--- START ---

Background: an optimization exercise with open tools, aiming at small area, a short achievable clock period and few clock cycles per item. Do not read the settings as production practice.
Function was checked by simulation only, so behaviour that the tests miss may differ from the original.

## flow/run.sh

```bash
#!/bin/bash
# synth_recipe.tcl (not shown) runs the flow's synth.tcl, then flattens the netlist and writes it again
# the make line also repeats each setting of config.mk as NAME=value (left out here)
make -C /OpenROAD-flow-scripts/flow DESIGN_CONFIG=/design/flow/config.mk WORK_HOME=/design/flow/orfs CLKGATE_MAP_FILE= SYNTH_SCRIPT=/design/flow/synth_recipe.tcl finish
```

## flow/config.mk

```make
export PLATFORM = sky130hd
export DESIGN_NAME = trig_slots
export DESIGN_NICKNAME = trig_slots
export VERILOG_FILES = /design/flow/design.v
export SDC_FILE = /design/flow/constraint.sdc
export NUM_CORES = 4
export LEC_CHECK = 0
export CAP_MARGIN = 20
export CORE_MARGIN = 2
export CORE_UTILIZATION = 30
export PLACE_DENSITY = 0.5
export SLEW_MARGIN = 20
```

## flow/constraint.sdc

```tcl
create_clock -name core_clock -period 34.0 [get_ports {clk}]
set_input_delay 6.8000 -clock core_clock [delete_from_list [all_inputs] [get_ports {clk}]]
set_output_delay 6.8000 -clock core_clock [all_outputs]
set_load 0.01 [all_outputs]
```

--- END ---

### What this task involves
Repeat the material above exactly and in full.

### Solution to the problem
Background: an optimization exercise with open tools, aiming at small area, a short achievable clock period and few clock cycles per item. Do not read the settings as production practice.
Function was checked by simulation only, so behaviour that the tests miss may differ from the original.

## flow/run.sh

```bash
#!/bin/bash
# synth_recipe.tcl (not shown) runs the flow's synth.tcl, then flattens the netlist and writes it again
# the make line also repeats each setting of config.mk as NAME=value (left out here)
make -C /OpenROAD-flow-scripts/flow DESIGN_CONFIG=/design/flow/config.mk WORK_HOME=/design/flow/orfs CLKGATE_MAP_FILE= SYNTH_SCRIPT=/design/flow/synth_recipe.tcl finish
```

## flow/config.mk

```make
export PLATFORM = sky130hd
export DESIGN_NAME = trig_slots
export DESIGN_NICKNAME = trig_slots
export VERILOG_FILES = /design/flow/design.v
export SDC_FILE = /design/flow/constraint.sdc
export NUM_CORES = 4
export LEC_CHECK = 0
export CAP_MARGIN = 20
export CORE_MARGIN = 2
export CORE_UTILIZATION = 30
export PLACE_DENSITY = 0.5
export SLEW_MARGIN = 20
```

## flow/constraint.sdc

```tcl
create_clock -name core_clock -period 34.0 [get_ports {clk}]
set_input_delay 6.8000 -clock core_clock [delete_from_list [all_inputs] [get_ports {clk}]]
set_output_delay 6.8000 -clock core_clock [all_outputs]
set_load 0.01 [all_outputs]
```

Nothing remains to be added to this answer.